▶ _Stored data_
- - - - - - -
### config.mk
export PLATFORM = sky130hd
export DESIGN_NAME = eight_bit_alu_with_flags_top
export DESIGN_NICKNAME = d
export VERILOG_FILES = /design/src/hw/rtl/alu8f_pkg.sv /design/src/hw/rtl/eight_bit_alu_with_flags_top.sv
export SDC_FILE = /design/constraint.sdc
export NUM_CORES = 1
export LEC_CHECK = 0
export BUFFER_PORTS_ARGS = -buffer_cell sky130_fd_sc_hd__buf_4
export CORE_UTILIZATION = 55
export CTS_CLUSTER_SIZE = 14
export DETAILED_ROUTE_END_ITERATION = 16
export PLACE_DENSITY = 0.76
export SETUP_SLACK_MARGIN = 0.4
export SKIP_LAST_GASP = 1
export SLEW_MARGIN = 20
export SYNTH_ARGS = -nofsm -noshare
export SYNTH_HDL_FRONTEND = slang
export SYNTH_SLANG_ARGS = --single-unit
export TNS_END_PERCENT = 10
### constraint.sdc
create_clock -name clk_i -period 5.6 [get_ports clk_i]
set_clock_uncertainty 0.2 [all_clocks]
set_input_delay 0.56 -clock clk_i [delete_from_list [all_inputs] [get_ports clk_i]]
set_output_delay 0.56 -clock clk_i [all_outputs]
set_load 0.1 [all_outputs]
### src/hw/rtl/alu8f_pkg.sv
// Package for the eight-bit ALU with flags: operation codes and transaction types.
// Used by eight_bit_alu_with_flags_top and its checker alu8f_chk; depends on nothing.
`default_nettype none

package alu8f_pkg;

  // Operation codes. Codes above MODE_LOAD are no-ops.
  typedef enum logic [3:0] {
    MODE_ADC  = 4'd0,
    MODE_SBC  = 4'd1,
    MODE_AND  = 4'd2,
    MODE_OR   = 4'd3,
    MODE_XOR  = 4'd4,
    MODE_ASL  = 4'd5,
    MODE_LSR  = 4'd6,
    MODE_ROL  = 4'd7,
    MODE_ROR  = 4'd8,
    MODE_CMP  = 4'd9,
    MODE_BIT  = 4'd10,
    MODE_INC  = 4'd11,
    MODE_DEC  = 4'd12,
    MODE_LOAD = 4'd13
  } mode_e;

  localparam int unsigned ByteW = 8;

  // One operation request.
  typedef struct packed {
    logic [3:0]       mode;
    logic [ByteW-1:0] reg_value;
    logic [ByteW-1:0] mem_value;
    logic             carry_in;
    logic             zero_in;
    logic             overflow_in;
    logic             negative_in;
  } alu_in_t;

  // One operation result.
  typedef struct packed {
    logic [ByteW-1:0] result;
    logic             writes_back;
    logic             carry_out;
    logic             zero_out;
    logic             overflow_out;
    logic             negative_out;
  } alu_out_t;

endpackage

`default_nettype wire

### src/hw/rtl/eight_bit_alu_with_flags_top.sv
// Top level of the eight-bit ALU with N, V, Z, C flags (binary mode only).
// Depends on alu8f_pkg for the operation codes and the transaction structs.
`default_nettype none

//  Channel   Ports                     Handshake
//  --------  ------------------------  -------------------------------------------
//  request   start, busy, op_i         taken at a rising edge with start high and
//                                      busy low
//  result    done_o, res_o             valid for the single cycle done_o is high
//
// The block accepts one transaction every clock cycle; busy never rises.
// Each taken request is held in the input register, then passes through the
// single-pass ALU logic into the result register.
// Results leave in request order and the receiver cannot stall them.
// Reset (rst_ni low, asynchronous) clears both pipeline valid bits, so no
// result strobe is issued for a request that was in flight at reset.

module eight_bit_alu_with_flags_top (
  input  wire                 clk_i,
  input  wire                 rst_ni,
  input  wire                 start,
  output logic                busy,
  input  alu8f_pkg::alu_in_t  op_i,
  output logic                done_o,
  output alu8f_pkg::alu_out_t res_o
);

  // Input stage: the accepted request is captured here.
  logic               in_vld_q;
  alu8f_pkg::alu_in_t in_q;

  // Result stage.
  logic                res_vld_q;
  alu8f_pkg::alu_out_t res_q;
  alu8f_pkg::alu_out_t res_d;

  // The pipeline never stalls, so the request side is always open.
  assign busy = 1'b0;

  always_ff @(posedge clk_i or negedge rst_ni) begin
    if (!rst_ni) begin
      in_vld_q  <= 1'b0;
      res_vld_q <= 1'b0;
    end else begin
      in_vld_q  <= start;
      res_vld_q <= in_vld_q;
    end
  end

  // Payload registers carry no reset; their valid bits qualify them.
  always_ff @(posedge clk_i) begin
    if (start) begin
      in_q <= op_i;
    end
    if (in_vld_q) begin
      res_q <= res_d;
    end
  end

  // Shared nine-bit adder serves add, subtract and compare. Subtract and
  // compare add the inverted memory byte; compare forces the carry in to one
  // so that the sum is reg - mem and the carry out means reg >= mem.
  logic [7:0] add_b;
  logic       add_cin;
  logic [8:0] add_sum;
  logic       add_ovf;
  logic       is_add;
  logic       is_cmp;

  always_comb begin
    is_add  = (in_q.mode == alu8f_pkg::MODE_ADC);
    is_cmp  = (in_q.mode == alu8f_pkg::MODE_CMP);
    add_b   = is_add ? in_q.mem_value : ~in_q.mem_value;
    add_cin = is_cmp ? 1'b1 : in_q.carry_in;
    add_sum = {1'b0, in_q.reg_value} + {1'b0, add_b} + {8'd0, add_cin};
    // Signed overflow: both operands differ in sign from the result.
    add_ovf = (in_q.reg_value[7] ^ add_sum[7]) & (add_b[7] ^ add_sum[7]);
  end

  // Single pass through the operation select and the flag logic.
  logic set_zn;

  always_comb begin
    res_d.result       = in_q.reg_value;
    res_d.writes_back  = 1'b1;
    res_d.carry_out    = in_q.carry_in;
    res_d.zero_out     = in_q.zero_in;
    res_d.overflow_out = in_q.overflow_in;
    res_d.negative_out = in_q.negative_in;
    set_zn             = 1'b1;

    case (in_q.mode)
      alu8f_pkg::MODE_ADC,
      alu8f_pkg::MODE_SBC: begin
        res_d.result       = add_sum[7:0];
        res_d.carry_out    = add_sum[8];
        res_d.overflow_out = add_ovf;
      end
      alu8f_pkg::MODE_AND: begin
        res_d.result = in_q.reg_value & in_q.mem_value;
      end
      alu8f_pkg::MODE_OR: begin
        res_d.result = in_q.reg_value | in_q.mem_value;
      end
      alu8f_pkg::MODE_XOR: begin
        res_d.result = in_q.reg_value ^ in_q.mem_value;
      end
      alu8f_pkg::MODE_ASL: begin
        res_d.result    = {in_q.reg_value[6:0], 1'b0};
        res_d.carry_out = in_q.reg_value[7];
      end
      alu8f_pkg::MODE_LSR: begin
        res_d.result    = {1'b0, in_q.reg_value[7:1]};
        res_d.carry_out = in_q.reg_value[0];
      end
      alu8f_pkg::MODE_ROL: begin
        res_d.result    = {in_q.reg_value[6:0], in_q.carry_in};
        res_d.carry_out = in_q.reg_value[7];
      end
      alu8f_pkg::MODE_ROR: begin
        res_d.result    = {in_q.carry_in, in_q.reg_value[7:1]};
        res_d.carry_out = in_q.reg_value[0];
      end
      alu8f_pkg::MODE_CMP: begin
        res_d.result      = add_sum[7:0];
        res_d.carry_out   = add_sum[8];
        res_d.writes_back = 1'b0;
      end
      alu8f_pkg::MODE_BIT: begin
        // N and V come straight from the memory byte, Z from the AND.
        res_d.result       = in_q.reg_value & in_q.mem_value;
        res_d.writes_back  = 1'b0;
        res_d.negative_out = in_q.mem_value[7];
        res_d.overflow_out = in_q.mem_value[6];
        res_d.zero_out     = ((in_q.reg_value & in_q.mem_value) == 8'd0);
        set_zn             = 1'b0;
      end
      alu8f_pkg::MODE_INC: begin
        res_d.result = in_q.reg_value + 8'd1;
      end
      alu8f_pkg::MODE_DEC: begin
        res_d.result = in_q.reg_value - 8'd1;
      end
      alu8f_pkg::MODE_LOAD: begin
        res_d.result = in_q.mem_value;
      end
      default: begin
        // Unused codes do nothing: no write-back, every flag passes through.
        res_d.writes_back = 1'b0;
        set_zn            = 1'b0;
      end
    endcase

    if (set_zn) begin
      res_d.zero_out     = (res_d.result == 8'd0);
      res_d.negative_out = res_d.result[7];
    end
  end

  assign done_o = res_vld_q;
  assign res_o  = res_q;

endmodule

`default_nettype wire

==> results.md, run 1 <==
* Outcome: finished clean
* GPL Wtd Cong at about 0.99
* Final Setup Violations at 0
* Setup tns final at 0 ps
* Post-Route WL at 8270 um
* Crit path max fanout at 28
* Max Fclk at about 0.22 GHz
* TritonCTS clock tree: done
* Sequential element share of the synthesized area at 0.359
* CTS Buffer Depth at 2
* Power Density at ~280 mW/mm^2
* First-pass GRT wire length at ~13000 um
* Top_reg_cell synth: edfxtp_1
* Synth Area per Inst at 9.85 sq um
* RSZ-0062 raised after global routing: false
* Non-filler cells, final at 437
* Pins over their slew limit at 0
* Tmin final at 4610 ps
* Share of cells above drive strength 1 at 0.170
* CP cell instances: or2_1 > nor2_1 > a21o_1 > fa_1 > fa_1 > nor3b_1 > a31o_1 > a222oi_1 > o211ai_1 > a221oi_1 > or4b_1 > o41ai_2
* Largest net degree at the start of global routing at 32
* Vias at around 2800
* Vias in the first global route at 2633
* Io pins at 42
* Yosys top cell area share at 0.344
* Sw Share at 0.417
* Static Leak at between 1.5 and 2 nW
* Setup ws final at 990 ps
* Final period util at 0.823
* Total Routing Usage GR at 0.285
* Post CTS Setup Buffer Count at 0
* Slowest cell on crit path: edfxtp_1
* Antenna violations before repair at 0
* Die area at 0.00618 sq mm
* Placed cell count at about 430
* CP most frequent cell: fa_1
* Most common cell after layout, fill and taps aside: buf_4
* Worst Hold Class: input port to register
* CTS Sinks at 39
* CP Launch Type: register
* First-iteration detailed-routing DRC count at 371
* Maxcap violations at 0
* DP HPWL at 6080 um
* Class of the most critical setup path: register to register
* ANT nets after route at 0
* Chip height at 78.6 um
* Combinational share of power at 0.421
* Final core occ at 0.651
* Clk slew on worst S/H paths at 80 ps
* Core Rows at 27
* Mapped Nets at 387
* Post-synthesis register bit count at 39
* Core area at 0.00557 sq mm
* Most frequent cells in the layout: buf_4, edfxtp_1, ha_1, nor2_1, o21ai_0
* Yosys cell types at 68
* H-tree levels at 2
* Switch Pwr at 0.422 mW
* Starting Density at 0.580
* Drt wl/cell at 18.9 um
* Synthesized cell area at around 0.0032 sq mm
* TritonCTS Buffers at 5
* Asr flop ratio synth at 0.0513
* Crit path capture type: register
* Worst Path Required at 5510 ps
* Pre-Repair DR Iteration Count at 7
* Synth area leaders: edfxtp_1, ha_1, xnor2_1, o21ai_0, nor2_1
* # diodes at 0
* GRT Residual Overflow at 0
* Synthesis warning total at 0
* Part of the power in registers at 0.389
* Post-Synthesis Cells at approximately 330
* Worst path arrival time at 4520 ps
* Yosys top cell by area: edfxtp_1
* Max rail drop VDD at 0.199 mV
* Internal power at just under 0.6 mW
* Setup WS pre-CTS at between 1000 and 1500 ps
* Fin. Hold Viols at 0
* Skew-Pair Late Insertion Delay at 300 ps
* Vias per std cell at 6.41
* Clock Power Share at 0.190
* Number of enable-type register cells in the synthesized netlist at 37
* Max transition margin at 0.401
* Root Buffer: clkbuf_8
* DRC violations left at 0
* Worst hold margin at 233 ps
* R2r setup slk at roughly 990 ps
* Width of the chip at 78.6 um
* Slew @ Worst Pin at roughly 900 ps
* # port buffers at 40
* P&R area growth vs syn at 12.4%
* Final Net Count at 423
* CP peak stage delay at 940 ps
[worst max-delay path, delay by kind of cell (launching register included)]
kind                       cells  cell delay, ps
AOI/OAI and AO/OA              6            1420
adders and majority gates      2             870
DFF                            1             940
and+or+nand+nor                4            1000
[registers in the layout, summed over array words and instances, names as in the netlist]
name      flops
in_q         24
res_o        13
done_o        1
in_vld_q      1
[layout make-up]
type | instances | area [sq um]
Sequential cell | 39 | 1160
Fill cell | 483 | 1940
Clock inverter | 2 | 12.5
Inverter | 22 | 82.6
Tap cell | 72 | 90.1
Timing Repair Buffer | 46 | 348
Multi-Input combinational cell | 250 | 1860
Clock buffer | 6 | 72.6
[power groups by stage]
stage                     Combinational, mW  Clock, mW  Sequential (mW)
final                                 0.426      0.193            0.395
after global routing                  0.453      0.208            0.400
after CTS                             0.419      0.200            0.394
after detailed placement              0.417          0            0.401
after global placement                0.410          0            0.400
after floorplan                       0.219          0            0.499
[cells in the mapped netlist, types with 3 or more instances]
cell type and number:
a22o_1 3, buf_2 5, xnor2_1 16, ha_1 29, mux2i_1 6, nand2b_1 7, nand3b_1 5, inv_1 19
fa_1 3, o21a_1 5, o21ai_0 21, a31oi_1 3, a22oi_1 4, o211ai_1 3, a21oi_1 15, o32ai_1 3
a211oi_1 4, nor2b_1 4, nand2_1 20, and2_1 5, a222oi_1 3, nor4_1 3, o32a_1 3, buf_6 6
nand3_1 5, nor3_1 5, inv_2 3, edfxtp_1 37, a211o_1 5, nor2_1 22, a21o_1 7, clkbuf_1 4
[per-layer routing]
metal  track usage  wire (um)  share of wire
met1         0.373       3530           0.43
met3        0.0605        622          0.075
met5             0          0              0
met2         0.451       3880           0.47
met4         0.130        239          0.029
[final timing paths]
| check | start | end | cells after the start |
|---|---|---|---|
| worst min-delay path | op_i[12] | in_q[12] | 1 |
| worst max register to register | in_q[21] | res_o[2] | 12 |
| min in group asynchronous | rst_ni | in_vld_q | 2 |
| max in group asynchronous | rst_ni | done_o | 2 |
| worst max-delay path | in_q[21] | res_o[2] | 12 |
| worst min register to register | in_q[1] | res_o[1] | 2 |
[repair_timing]
action                                 4_1_cts  5_1_grt
endpoints found under the hold margin        2        0
gates resized for setup                      0        0
hold buffers                                 1        0
[per-stage QoR]
step                      power, mW  instance area, sq um
after floorplan               0.718                  3230
after global placement        0.810                  3540
after detailed placement      0.817                  3540
after CTS                      1.01                  3630
after global routing           1.06                  3630
final                          1.01                  3630
[cells by family (layout without fill, tap and decap cells)]
family / count (synthesis) / count (layout) / synth area share
xor gates and xnor gates: 17 / 17 / 0.0461
other: 1 / 1 / 0.00116
and+or+nand+nor: 92 / 92 / 0.155
AOI/OAI and AO/OA: 101 / 101 / 0.222
buffers and inverters: 39 / 76 / 0.0635
adders and majority gates: 32 / 32 / 0.131
muxes: 7 / 7 / 0.0221
DFF: 39 / 39 / 0.359
Note: power is estimated with default switching activity, not from simulation.
==> run 2: changes to the inputs <==
Settings changed: ABC_AREA from default to 1, CORE_UTILIZATION 55 to 53, PLACE_DENSITY 0.76 to 0.77.
Clock period 5.6 ns to 3.73 ns, I/O delays scaled along.
==> results.md, run 2 <==
* CP peak stage delay at 510 ps
* Biggest register: in_q
* ANT nets after route at 0
* CP most frequent cell: nor2_1
* Yosys top cell by area: edfxtp_1
* Sequential element share of the synthesized area at 0.367
* Final Net Count at 523
* Asr flop ratio synth at 0.0513
* Most common cell after layout, fill and taps aside: nand2_1
* Placed cell count at 525
* Non-filler cells, final at 537
* Fin. Hold Viols at 0
* CTS Sinks at 39
* Worst R2R Start: in_q[22]
* H-tree levels at 2
* CP cell instances: buf_6 > inv_2 > nand2_2 > nor2_1 > or2_2 > fa_2 > fa_2 > xnor2_2 > nor2_1 > nor2_1 > nand3_2 > nor2_2 > nand2_1 > nor2_2 > nand3_1 > nand2_1
* Starting Density at 0.560
* Synth Area in Compound Gates at 0.0463
* Max transition margin at 0.628
* Share of cells above drive strength 1 at 0.194
* Worst Hold Class: input port to register
* Slowest cell on crit path: edfxtp_1
* Max rail drop VDD at between 0.2 and 0.3 mV
* Most frequent cells in the layout: nand2_1, inv_1, buf_4, edfxtp_1, nor2_1
* CTS Buffer Depth at 2
* Final core occ at 0.661
* Main combinational cell family by area after synthesis: simple AND/OR/NAND/NOR gates
* First-iteration detailed-routing DRC count at 240
* Synth Area per Inst at 7.64 sq um
* Skew-Pair Late Insertion Delay at 290 ps
* TritonCTS clock tree: done
* Drt wl/cell at 15.0 um
* Number of enable-type register cells in the synthesized netlist at 37
* Maxcap violations at 0
* # diodes at 0
* Largest net degree at the start of global routing at 26
* Vias at 2917
* Tmin final at roughly 3100 ps
* Power Density at 419 mW/mm^2
* Post-synthesis register bit count at 39
* GPL Wtd Cong at about 1.0
* Final Setup Violations at 0
* Synth Area in XOR/XNOR at 0.0301
* Core Rows at 27
* # port buffers at 40
* RR Endpoint: res_o[2]
* Vias per std cell at 5.43
* Clk slew on worst S/H paths at 80 ps
* Post-Synthesis Cells at 414
* Antenna violations before repair at 0
* Adder-Cell Fraction of Synth Area at 0.134
* DP HPWL at 6430 um
* Post-Route WL at 8030 um
* Crit path capture type: register
* CP Launch Type: register
* Count leader, synth: nand2_1
* Mux cell area share after synthesis at 0
* Commonest cells in the netlist: nand2_1, inv_1, nor2_1
* Class of the most critical setup path: register to register
* CP Buf/Inv Count at 2
* Final period util at 0.842
* P&R area growth vs syn at 17.9%
* DRC violations left at 0
* Worst Path Required at 3700 ps
* Register-to-Register Path Depth at 16
* Outcome: finished clean
* Io pins at 42
* TritonCTS Buffers at 5
* Worst path arrival time at around 3100 ps
* R2r setup slk at between 500 and 600 ps
* Root Buffer: clkbuf_8
* Sequential Area at 0.00116 sq mm
* Chip height at approximately 80 um
* Static Leak at 1.87 nW
* Hold Crit Depth at 1
* Pins over their slew limit at 0
* Crit path max fanout at 6
* GRT Residual Overflow at 0
* Footprint of the multi-input gates at 0.00176 sq mm
* Mapped Nets at about 470
* RSZ-0062 raised after global routing: false
* Hold endpoint: in_q[20]
* Synthesized cell area at 0.00316 sq mm
* Number of flip-flops in the largest register at 24
* Total power at 1.56 mW
* Synth area leaders: edfxtp_1, nand2_1, ha_1, inv_1, nand3_1
* Yosys cell types at 35
* First-pass GRT wire length at 12700 um
* Slew @ Worst Pin at approximately 550 ps
* Pre-Repair DR Iteration Count at 4
* Max Fclk at ~0.32 GHz
* Yosys top cell area share at 0.351
* Top_reg_cell synth: edfxtp_1
* Die area at 0.00628 sq mm
* Synthesis warning total at 0
* Setup tns final at 0 ps
* Width of the chip at 79.2 um
* Hold Crit Start: op_i[20]
* Crit path max-delay family: simple AND/OR/NAND/NOR gates
* Total Routing Usage GR at 0.270
* Core area at 0.00564 sq mm
* Synth Area in Simple Gates at 0.335
* Fillers at between 500 and 600
* Vias in the first global route at 2670
## run 2: worst register-to-register path, cell delays in order (launching register included)
cell	delay (ps)
edfxtp_1	510
buf_6	150
inv_2	50
nand2_2	60
nor2_1	70
or2_2	310
fa_2	400
fa_2	420
xnor2_2	140
nor2_1	70
nor2_1	120
nand3_2	100
nor2_2	120
nand2_1	70
nor2_2	100
nand3_1	70
nand2_1	60
## run 2: per-stage QoR
step / setup WS (ps) / hold slack [ps] / cell area (sq um)
after floorplan: 603 / -123 / 3160
after global placement: 403 / -44.4 / 3540
after global routing: 371 / 44.0 / 3730
after CTS: 415 / 44.2 / 3670
final: 590 / 49.8 / 3730
after detailed placement: 351 / -42.4 / 3540
## run 2: layout make-up
class / instances / area share
multi-input combinational: 305 / 0.473
clock buffer: 5 / 0.0185
sequential: 39 / 0.312
inverter: 68 / 0.0685
timing repair buffer: 45 / 0.0923
clock inverter: 3 / 0.0117
tap: 72 / 0.0242
## run 2: worst max-delay path by stage
stage / from / endpoint / slack, ps / cells past startpoint
after floorplan: in_q[20] / res_o[3] / 600 / 13
after global routing: in_q[22] / res_o[2] / 370 / 17
final: in_q[22] / res_o[2] / 590 / 16
after CTS: in_q[22] / res_o[2] / 420 / 14
after detailed placement: in_q[22] / res_o[2] / 350 / 15
after global placement: in_q[22] / res_o[2] / 400 / 15
## run 2: what timing repair did
action	CTS	global route
pin swaps	0	5
hold endpoints to repair	2	0
hold buffers	1	0
buffers inserted	0	3
resized for setup	1	12
setup endpoints to repair	3	3
## run 2: power by group
| part | total (mW) | switching, mW | internal (mW) |
|---|---|---|---|
| clock network | 0.354 | 0.155 | 0.199 |
| registers | 0.588 | 0.0495 | 0.538 |
| logic | 0.619 | 0.436 | 0.183 |
## run 2: cell families (layout without fill, tap and decap cells)
| group | Yosys count | after routing |
|---|---|---|
| flops | 39 | 39 |
| simple gates | 237 | 237 |
| fa+ha+maj | 32 | 32 |
| compound gates | 25 | 25 |
| xor+xnor | 10 | 10 |
| other cells | 1 | 1 |
| buf+inv | 70 | 121 |
## run 2: layer usage
layer / global-route usage / routed length, um / part of all wire / vias to the layer above
met1: 0.343 / 3350 / 0.42 / 1322
met5: 0 / 0 / 0 / -
met4: 0.115 / 252 / 0.031 / 0
li1: - / - / - / 1436
met3: 0.0448 / 587 / 0.073 / 23
met2: 0.453 / 3850 / 0.48 / 136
- - - - - - -
▶ _WHAT YOU HAVE TO DO_
Establish how many lines of the records contain the string "busy" and state that number without elaboration.

▶ _WRITTEN RESPONSE_
5